Colazione continentale e internazionale: definizioni

Sebbene non sia possibile risalire a un’origine precisa della classificazione delle varie colazioni, sembra che questa distinzione nasca in Gran Bretagna. Gli inglesi, infatti, hanno coniato la dicitura “continentale” per rappresentare i pasti mattinieri tipici delle regioni del centro Europa, quindi quelle Oltremanica. In queste, infatti, prevale una colazione leggera di tipo dolce. Discorso analogo per quella americana che, come suggerisce il nome, rappresenta la variante d’alimentazione tipica d’Oltreoceano. Si tratta di un pasto ricco e molto sostanzioso dove, accanto alle portare dolci, trovano spazio numerosi piatti salati.

Identificare l’internazionale, invece, è più complesso. Il termine è spesso scelto per designare sia la colazione americana che quella inglese, anche considerato come le differenze fra queste due non siano estreme. Quando viene offerta la possibilità di scegliere fra tutte e tre le opzioni, quindi inclusa anche la continentale, di norma l’internazionale rappresenta quella d’Oltremanica.

La colazione inglese si caratterizza per un pasto molto sostanzioso e calorico, sia con porzioni dolce che salate. Tra le portate uova, bacon, salsiccia, legumi, funghi, pudding e pomodoro fritto, ma anche succo d’arancia, pane tostato, burro, cereali e confettura.

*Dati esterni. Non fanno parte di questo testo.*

`src/rtl/core/jsu_pkg.sv`:
```
// shared types and constants for the json string unescape block
`default_nettype none

package jsu_pkg;

  // result kinds
  localparam logic [1:0] KIND_BYTE   = 2'd0;
  localparam logic [1:0] KIND_CLOSE  = 2'd1;
  localparam logic [1:0] KIND_UNTERM = 2'd2;
  localparam logic [1:0] KIND_NOSTR  = 2'd3;

  localparam int unsigned MAX_BEATS = 4;

  // one result word
  typedef struct packed {
    logic [7:0] data;
    logic [1:0] kind;
  } beat_t;

  // all result words caused by one source byte
  typedef struct packed {
    beat_t [MAX_BEATS-1:0] beats;
    logic [1:0]            last_idx;
  } cmd_t;

endpackage

`default_nettype wire

```
`src/rtl/core/jsu_front.sv`:
```
// front end: scanner state and per-byte classification into result bundles
`default_nettype none

module jsu_front
  import jsu_pkg::*;
(
  input  wire logic       clk,
  input  wire logic       rst_n,
  input  wire logic       fire,
  input  wire logic [7:0] in_byte,
  input  wire logic       in_last,
  output cmd_t            cmd,
  output logic            push
);

  localparam logic [1:0] MODE_IDLE = 2'd0;
  localparam logic [1:0] MODE_STR  = 2'd1;
  localparam logic [1:0] MODE_ESC  = 2'd2;
  localparam logic [1:0] MODE_HEX  = 2'd3;

  localparam logic [7:0] CH_QUOTE = 8'h22;
  localparam logic [7:0] CH_BSL   = 8'h5C;
  localparam logic [7:0] CH_U     = 8'h75;

  typedef struct packed {
    logic [2:0][7:0] bytes;
    logic [1:0]      len;
  } utf8_t;

  function automatic logic [3:0] hex_value(input logic [7:0] c);
    logic [3:0] v;
    v = 4'd0;
    if (c >= 8'h30 && c <= 8'h39) v = c[3:0];
    else if ((c >= 8'h61 && c <= 8'h66) || (c >= 8'h41 && c <= 8'h46))
      v = c[3:0] + 4'd9;
    return v;
  endfunction

  function automatic logic [7:0] escape_char(input logic [7:0] c);
    logic [7:0] r;
    case (c)
      8'h62:   r = 8'h08;
      8'h66:   r = 8'h0C;
      8'h6E:   r = 8'h0A;
      8'h72:   r = 8'h0D;
      8'h74:   r = 8'h09;
      default: r = c;
    endcase
    return r;
  endfunction

  function automatic utf8_t utf8_enc(input logic [15:0] cp);
    utf8_t u;
    u = '0;
    if (cp < 16'h0080) begin
      u.len      = 2'd1;
      u.bytes[0] = cp[7:0];
    end else if (cp < 16'h0800) begin
      u.len      = 2'd2;
      u.bytes[0] = 8'hC0 | {3'b000, cp[10:6]};
      u.bytes[1] = 8'h80 | {2'b00, cp[5:0]};
    end else begin
      u.len      = 2'd3;
      u.bytes[0] = 8'hE0 | {4'b0000, cp[15:12]};
      u.bytes[1] = 8'h80 | {2'b00, cp[11:6]};
      u.bytes[2] = 8'h80 | {2'b00, cp[5:0]};
    end
    return u;
  endfunction

  logic [1:0]  mode_r, mode_nxt;
  logic [1:0]  digits_r, digits_nxt;
  logic [15:0] cp_r, cp_nxt;

  always_comb begin
    logic [2:0]  n;
    logic        open;
    logic [15:0] cp_hex;
    utf8_t       u;
    n          = 3'd0;
    open       = 1'b0;
    mode_nxt   = mode_r;
    digits_nxt = digits_r;
    cp_nxt     = cp_r;
    cmd        = '0;
    cp_hex     = {cp_r[11:0], hex_value(in_byte)};
    u          = utf8_enc(cp_hex);

    unique case (mode_r)
      MODE_IDLE: begin
        if (in_byte == CH_QUOTE) begin
          mode_nxt = MODE_STR;
          open     = 1'b1;
        end else begin
          cmd.beats[n[1:0]] = '{data: 8'h00, kind: KIND_NOSTR};
          n = n + 3'd1;
        end
      end
      MODE_STR: begin
        if (in_byte == CH_QUOTE) begin
          cmd.beats[n[1:0]] = '{data: 8'h00, kind: KIND_CLOSE};
          n        = n + 3'd1;
          mode_nxt = MODE_IDLE;
        end else if (in_byte == CH_BSL) begin
          mode_nxt = MODE_ESC;
          open     = 1'b1;
        end else begin
          cmd.beats[n[1:0]] = '{data: in_byte, kind: KIND_BYTE};
          n    = n + 3'd1;
          open = 1'b1;
        end
      end
      MODE_ESC: begin
        if (in_byte == CH_U) begin
          mode_nxt   = MODE_HEX;
          digits_nxt = 2'd0;
          cp_nxt     = 16'h0000;
        end else begin
          cmd.beats[n[1:0]] = '{data: escape_char(in_byte), kind: KIND_BYTE};
          n        = n + 3'd1;
          mode_nxt = MODE_STR;
        end
        open = 1'b1;
      end
      MODE_HEX: begin
        cp_nxt = cp_hex;
        if (digits_r == 2'd3) begin
          for (int i = 0; i < 3; i++) begin
            if (2'(i) < u.len) begin
              cmd.beats[n[1:0]] = '{data: u.bytes[i], kind: KIND_BYTE};
              n = n + 3'd1;
            end
          end
          mode_nxt   = MODE_STR;
          digits_nxt = 2'd0;
          cp_nxt     = 16'h0000;
        end else begin
          digits_nxt = digits_r + 2'd1;
        end
        open = 1'b1;
      end
    endcase

    // end of input: flush partial hex, then the unterminated marker
    if (in_last) begin
      if (open) begin
        if (mode_nxt == MODE_HEX) begin
          u = utf8_enc(cp_nxt);
          for (int i = 0; i < 3; i++) begin
            if (2'(i) < u.len) begin
              cmd.beats[n[1:0]] = '{data: u.bytes[i], kind: KIND_BYTE};
              n = n + 3'd1;
            end
          end
        end
        cmd.beats[n[1:0]] = '{data: 8'h00, kind: KIND_UNTERM};
        n = n + 3'd1;
      end
      mode_nxt   = MODE_IDLE;
      digits_nxt = 2'd0;
      cp_nxt     = 16'h0000;
    end

    cmd.last_idx = 2'(n - 3'd1);
    push         = fire && (n != 3'd0);
  end

  always_ff @(posedge clk) begin
    if (!rst_n) begin
      mode_r   <= MODE_IDLE;
      digits_r <= 2'd0;
      cp_r     <= 16'h0000;
    end else if (fire) begin
      mode_r   <= mode_nxt;
      digits_r <= digits_nxt;
      cp_r     <= cp_nxt;
    end
  end

endmodule

`default_nettype wire

```
`src/rtl/core/jsu_fifo.sv`:
```
// short queue of result bundles between front and back
`default_nettype none

module jsu_fifo
  import jsu_pkg::*;
#(
  parameter int unsigned DEPTH = 4
) (
  input  wire logic clk,
  input  wire logic rst_n,
  input  wire logic push,
  input  wire cmd_t wr_cmd,
  output logic      full,
  input  wire logic pop,
  output cmd_t      rd_cmd,
  output logic      not_empty
);

  localparam int unsigned AW = (DEPTH > 1) ? $clog2(DEPTH) : 1;
  localparam int unsigned CW = $clog2(DEPTH + 1);

  cmd_t          store_r [DEPTH];
  logic [AW-1:0] wr_ptr_r, rd_ptr_r;
  logic [CW-1:0] count_r;

  assign full      = (count_r == CW'(DEPTH));
  assign not_empty = (count_r != '0);
  assign rd_cmd    = store_r[rd_ptr_r];

  always_ff @(posedge clk) begin
    if (push) store_r[wr_ptr_r] <= wr_cmd;
  end

  always_ff @(posedge clk) begin
    if (!rst_n) begin
      wr_ptr_r <= '0;
      rd_ptr_r <= '0;
      count_r  <= '0;
    end else begin
      if (push) wr_ptr_r <= (wr_ptr_r == AW'(DEPTH - 1)) ? '0 : wr_ptr_r + AW'(1);
      if (pop)  rd_ptr_r <= (rd_ptr_r == AW'(DEPTH - 1)) ? '0 : rd_ptr_r + AW'(1);
      if (push && !pop)      count_r <= count_r + CW'(1);
      else if (pop && !push) count_r <= count_r - CW'(1);
    end
  end

endmodule

`default_nettype wire

```
`src/rtl/core/jsu_back.sv`:
```
// back end: plays out one bundle a word at a time into the output register
`default_nettype none

module jsu_back
  import jsu_pkg::*;
(
  input  wire logic       clk,
  input  wire logic       rst_n,
  input  wire logic       q_valid,
  input  wire cmd_t       q_cmd,
  output logic            q_pop,
  output logic            out_valid,
  input  wire logic       out_ready,
  output logic [7:0]      out_byte,
  output logic [1:0]      out_kind,
  output logic            out_run_last
);

  cmd_t       cmd_r;
  logic [1:0] beat_r;
  logic       valid_r;
  logic       at_last;
  logic       done;

  assign at_last      = (beat_r == cmd_r.last_idx);
  assign done         = valid_r && out_ready && at_last;
  assign q_pop        = q_valid && (!valid_r || done);
  assign out_valid    = valid_r;
  assign out_byte     = cmd_r.beats[beat_r].data;
  assign out_kind     = cmd_r.beats[beat_r].kind;
  assign out_run_last = at_last;

  always_ff @(posedge clk) begin
    if (q_pop) cmd_r <= q_cmd;
  end

  always_ff @(posedge clk) begin
    if (!rst_n) begin
      valid_r <= 1'b0;
      beat_r  <= 2'd0;
    end else if (q_pop) begin
      valid_r <= 1'b1;
      beat_r  <= 2'd0;
    end else if (done) begin
      valid_r <= 1'b0;
      beat_r  <= 2'd0;
    end else if (valid_r && out_ready) begin
      beat_r  <= beat_r + 2'd1;
    end
  end

endmodule

`default_nettype wire

```
`src/rtl/core/json_string_unescape_top.sv`:
```
// top level of the json string literal decoder
// path: scanner (combinational), then bundle queue, then the back end output register
// throughput: one source byte per cycle while the queue has room, one word per cycle while out_ready is set
// a byte causing up to four result words holds the output until all of them have been taken
// the bundle queue depth (FIFO_DEPTH) sets how many bytes that yield words can be absorbed ahead of the output
// reset: synchronous active-low rst_n returns the scanner to idle and empties queue and output
`default_nettype none

module json_string_unescape_top
  import jsu_pkg::*;
#(
  parameter int unsigned FIFO_DEPTH = 4
) (
  input  wire logic       clk,
  input  wire logic       rst_n,
  // source byte channel
  input  wire logic       in_valid,
  output logic            in_ready,
  input  wire logic [7:0] in_byte,
  input  wire logic       in_last,
  // result word channel
  output logic            out_valid,
  input  wire logic       out_ready,
  output logic [7:0]      out_byte,
  output logic [1:0]      out_kind,
  output logic            out_run_last
);

  cmd_t front_cmd;
  cmd_t q_cmd;
  logic front_push;
  logic q_full;
  logic q_valid;
  logic q_pop;
  logic in_fire;

  // the front only stalls when the queue has no room for another bundle
  assign in_ready = !q_full;
  assign in_fire  = in_valid && in_ready;

  // scanner: tracks string, escape and hex state, builds one bundle per source byte that yields result words
  jsu_front u_front (
    .clk     (clk),
    .rst_n   (rst_n),
    .fire    (in_fire),
    .in_byte (in_byte),
    .in_last (in_last),
    .cmd     (front_cmd),
    .push    (front_push)
  );

  // decouples the scanner from output back-pressure
  jsu_fifo #(
    .DEPTH (FIFO_DEPTH)
  ) u_fifo (
    .clk       (clk),
    .rst_n     (rst_n),
    .push      (front_push),
    .wr_cmd    (front_cmd),
    .full      (q_full),
    .pop       (q_pop),
    .rd_cmd    (q_cmd),
    .not_empty (q_valid)
  );

  // serialiser: one result word per cycle from the head bundle while out_ready is high
  jsu_back u_back (
    .clk          (clk),
    .rst_n        (rst_n),
    .q_valid      (q_valid),
    .q_cmd        (q_cmd),
    .q_pop        (q_pop),
    .out_valid    (out_valid),
    .out_ready    (out_ready),
    .out_byte     (out_byte),
    .out_kind     (out_kind),
    .out_run_last (out_run_last)
  );

  // marker words carry a zero data byte
  a_marker_zero : assert property (@(posedge clk) disable iff (!rst_n)
    out_valid && out_kind != KIND_BYTE |-> out_byte == 8'h00)
    else $error("marker word with non-zero data");

  // close, unterminated and not-a-string markers always end their run
  a_marker_last : assert property (@(posedge clk) disable iff (!rst_n)
    out_valid && out_kind != KIND_BYTE |-> out_run_last)
    else $error("marker word not flagged as last of run");

  // a full queue blocks the input
  a_full_stall : assert property (@(posedge clk) disable iff (!rst_n)
    q_full |-> !in_ready && !front_push)
    else $error("push into full queue");

  // reset empties the output
  a_reset_out : assert property (@(posedge clk)
    !rst_n |=> !out_valid)
    else $error("output valid after reset");

endmodule

`default_nettype wire

```
`config.mk`:
```
export PLATFORM = sky130hd
export DESIGN_NAME = json_string_unescape_top
export DESIGN_NICKNAME = d
export VERILOG_FILES = /design/src/rtl/core/jsu_pkg.sv /design/src/rtl/core/jsu_front.sv /design/src/rtl/core/jsu_fifo.sv /design/src/rtl/core/jsu_back.sv /design/src/rtl/core/json_string_unescape_top.sv
export SDC_FILE = /design/constraint.sdc
export NUM_CORES = 1
export LEC_CHECK = 0
export CAP_MARGIN = 10
export CELL_PAD_IN_SITES_DETAIL_PLACEMENT = 2
export CELL_PAD_IN_SITES_GLOBAL_PLACEMENT = 2
export CORE_MARGIN = 1
export CORE_UTILIZATION = 48
export CTS_CLUSTER_DIAMETER = 120
export CTS_CLUSTER_SIZE = 10
export DETAILED_ROUTE_END_ITERATION = 10
export DONT_BUFFER_PORTS = 1
export PLACE_DENSITY_LB_ADDON = 0.1
export SYNTH_ARGS = -nofsm -noshare
export SYNTH_HDL_FRONTEND = slang
export SYNTH_SLANG_ARGS = --single-unit
export TNS_END_PERCENT = 10
```
`constraint.sdc`:
```
create_clock -name clk -period 9.57 [get_ports clk]
set_input_delay 0.957 -clock clk [delete_from_list [all_inputs] [get_ports clk]]
set_output_delay 0.957 -clock clk [all_outputs]
set_load 0.01 [all_outputs]
```
==> results_dict.tcl <==
set metrics [dict create \
    run_status "finished, final reports clean" \
    layout.nets 904 \
    grt_antenna_before_repair 0 \
    cts_resized 0 \
    r2r-start "u_front.cp_r[9]" \
    yosysSeqAreaShare 0.572 \
    timing.fmax_mhz 136 \
    numCtsBuffers 26 \
    grt_max_degree 43 \
    wl_met3_um 3400 \
    cp.arrival_ns 7.81 \
    grt_pass1_vias 9017 \
    post-route-period-util 0.771 \
    cp-end-kind "flip-flop" \
    min_to "u_front.cp_r[6]" \
    maxCapViolCount 0 \
    required_ns 10.00 \
    hold_viol_final 0 \
    r2r_cells 22 \
    slew_viol_final 0 \
    design_area_um2 12300 \
    firstDrtPassIters 5 \
    dp_hpwl_um 28700 \
    ys_ff_latch 225 \
    design.portCount 26 \
    whs_path_depth 1 \
    avgViaCountPerCell 7.02 \
    wl_met2_um 21900 \
    synth-async-reset-ratio 0 \
    cts_hold_buf 0 \
    routedWlPerCell_um 36.7 \
    antenna_cells 0 \
    maxSlewHeadroom 0.160 \
    synthDistinctLibCells 79 \
    start_util 0.494 \
    wl_met1_um 16400 \
    synth_edf_count 195 \
    cp-start-kind "flip-flop" \
    cts_tree "yes" \
    fin_crit_ns 7.38 \
    routed_wl_um 43900 \
    ys.flop_type "edfxtp_1" \
    drc_errors 0 \
    cpPeakStageDelay_ns 0.57 \
    rr_endpoint "u_fifo.count_r[2]" \
    gr-total-overflow 0 \
    hp-class "primary input to flip-flop" \
    crit_path_top_delay_cell "nor4_1" \
    drive_above_1_share 0.130 \
    vias 8383 \
    p_per_area_nw_per_um2 235 \
    core-area_um2 22800 \
    fin_setup_tns_ns 0 \
    finalSetupViolCount 0 \
    crit_top_cell "ha_1" \
    path_buf_inv 3 \
    die_x_um 155 \
    port_buffers 0 \
    hold_start "rst_n" \
    crit_type "flip-flop to flip-flop" \
    cts_setup_buffers 0 \
    synthToLayoutAreaGrowth_pct 8.84 \
    fp.dieH_um 155 \
    p_leak_nw 4.05 \
    cts_max_path_buffers 3 \
    rsz0062_at_grt "false" \
    placed_cell_area_um2 11500 \
    final_common_cell "edfxtp_1" \
    first_iter_violations 883 \
    synth_cells 877 \
    num_rows 55 \
    r2r_slack_ns 2.19 \
    clk_root_buffer_cell "clkbuf_16" \
    cp_top_family "simple AND/OR/NAND/NOR gates" \
    clock_latency_ns 0.54 \
    path_max_fanout 9 \
    cts.sinks 225 \
    syn-num-nets 919 \
    clk_pin_slew_worst_paths_ns 0.07 \
    place.gp.congestion 0.914 \
    mostFrequentLayoutCells "195 x edfxtp_1, 65 x nand2_1, 50 x nor2_1" \
    fill_cells 2167 \
    clock-skew-final_ns 0.0191 \
    grt.total_usage 0.374 \
    ir_drop_mv 0.204 \
    ys_warn_count 0 \
    grt_pass1_wl_um 64200 \
    crit_path_cell_trace "nor4_1 -> nand2_1 -> nor2_1 -> o211ai_1 -> ha_1 -> inv_1 -> ha_1 -> a21oi_1 -> inv_1 -> ha_1 -> mux2_2 -> o21ai_0 -> ha_1 -> nand3_1 -> nor3_1 -> nand3b_1 -> ha_1 -> inv_1 -> fa_1 -> xor2_1 -> or3_1 -> a21boi_0" \
    route.antenna.remaining_nets 0 \
    syn_avg_cell_area_um2 12.9 \
    highest_layer "met4" \
    syn_area_um2 11300 \
    dieArea_um2 24100 \
    htreeDepth 1 \
    tightest_slew_ns 1.25 \
]
==> synthesized netlist by cell type, drive strengths merged, types with 3 or more instances <==
cell    instances  share of area
a221oi          7         0.0060
nand4b          3         0.0023
or3             7         0.0043
clkbuf         36          0.012
or4b            4         0.0035
a22o            9         0.0071
mux4           48          0.096
nor3           25          0.013
mux2            3         0.0030
mux2i           9         0.0080
a21boi          7         0.0047
a211oi          8         0.0053
dfxtp          30          0.053
a31oi          13         0.0072
nor3b           5         0.0033
nor4b           3         0.0023
a31o            3         0.0023
nor2b          28          0.016
or2             5         0.0028
a22oi          27          0.018
and3            4         0.0022
xnor2           3         0.0023
nand3b          3         0.0031
a211o           3         0.0031
nand2b          3         0.0017
a21oi          47          0.021
o31ai           5         0.0033
nand3          15         0.0066
nand2          65          0.022
inv            21         0.0070
xor2            3         0.0023
nand4           5         0.0028
o21a            6         0.0040
ha             28          0.031
edfxtp        195           0.52
o21ai          48          0.022
nor2           50          0.017
o211ai          9         0.0060
a32oi           4         0.0031
buf            16         0.0081
nor4            8         0.0044
and2           20          0.011
a311oi          3         0.0023
o22ai           9         0.0050
==> where the power goes <==
group,switching [W],total (W),internal [W]
sequential,0.000116,0.00140,0.00128
combinational,0.000316,0.000544,0.000228
clock,0.000423,0.000948,0.000525
==> routing by layer <==
metal  GRT usage  vias up
met3      0.0696      154
met1       0.453     4300
li1            -     3418
met2       0.647      511
met5           0        -
met4       0.172        0
==> layout make-up <==
class,count,area (µm²),area share
Sequential cell,225,6460,0.526
Timing Repair Buffer,9,67.6,0.00550
Clock inverter,1,7.51,0.000611
Tap cell,313,392,0.0319
Clock buffer,47,751,0.0611
Multi-Input combinational cell,579,4540,0.369
Inverter,21,78.8,0.00641
==> sequential cells by signal, summed over array words and instances (netlist names), 3 cells and up <==
name            count
u_back.cmd_r       39
u_fifo.store_r    156
u_fifo.count_r      3
u_front.cp_r       16
==> worst max path at each step <==
stage,end,cells after the start,start
floorplan,u_fifo.store_r[3][0],20,in_byte[0]
global placement,u_fifo.store_r[0][29],20,in_byte[0]
detailed placement,u_fifo.count_r[2],24,in_byte[0]
CTS,u_fifo.count_r[2],22,u_front.cp_r[9]
global route,u_fifo.count_r[2],22,u_front.cp_r[9]
finish,u_fifo.count_r[2],22,u_front.cp_r[9]
==> through the flow <==
| step | setup WS (ns) | total power, W | util | hold WS (ns) | instances |
|---|---|---|---|---|---|
| 5_1_grt | 1.95 | 0.00296 | 0.538 | 0.544 | 1195 |
| 3_5_place_dp | 2.33 | 0.00193 | 0.505 | 0.549 | 1147 |
| 6_report | 2.19 | 0.00289 | 0.538 | 0.547 | 1195 |
| 3_3_place_gp | 3.11 | 0.00186 | 0.505 | 0.483 | 1147 |
| 2_1_floorplan | 3.51 | 0.00173 | - | 0.468 | 877 |
| 4_1_cts | 2.40 | 0.00290 | 0.538 | 0.535 | 1195 |
==> logic make-up (layout without fill, tap and decap cells) <==
kind of cell | count (synthesis) | count (layout) | synth area share
muxes | 60 | 60 | 0.107
buffers and inverters | 73 | 78 | 0.0270
xor gates and xnor gates | 6 | 6 | 0.00465
AOI/OAI and AO/OA | 226 | 226 | 0.136
and+or+nand+nor | 258 | 258 | 0.121
adders and majority gates | 29 | 29 | 0.0328
DFF | 225 | 225 | 0.572
(Power assumes the default switching activity.)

Colazione continentale e internazionale: le differenze

Come facile intuire dai dettagli già presentati, la colazione continentale e quella internazionale – sia che si consideri l’inglese che l’americana – presentano delle differenze decisamente importanti. Innanzitutto nel tipo di pasto: mentre l’europea è generalmente leggera e veloce, quella internazionale è sostanziosa e ricca di portate. Questo perché nei paesi anglosassoni la colazione è ritenuto il pasto più importante della giornata e viene quindi gestito alla stregua di pranzo e cena.

La seconda differenza, invece, è relativa alla prevalenza di sapore fra i due tipi di colazione. Basti osservare le tipiche pietanze scelte al risveglio:

  • Colazione continentale: caffè, latte, cappuccio, brioches, prodotti da forno vari, biscotti, pane, burro da spalmare, marmellata, succo di agrumi, fragole e frutti di bosco e, meno frequentemente, cerali;
  • Colazione internazionale: uova, bacon, salumi, legumi, funghi, pudding, tramezzini, verdura come il pomodoro fritto, succo d’arancia, pane tostato, burro, cereali, latte e confettura.

In altre parole, in un’alimentazione mattiniera di tipo continentale è prevalente il sapore dolce, mentre in una internazionale, sia inglese che statunitense, quello salato. Come già accennato, le differenze sono da considerarsi solo generiche, perché molte variazioni esistono tra nazione e nazione, a volte anche tra regioni diverse dello stesso Paese.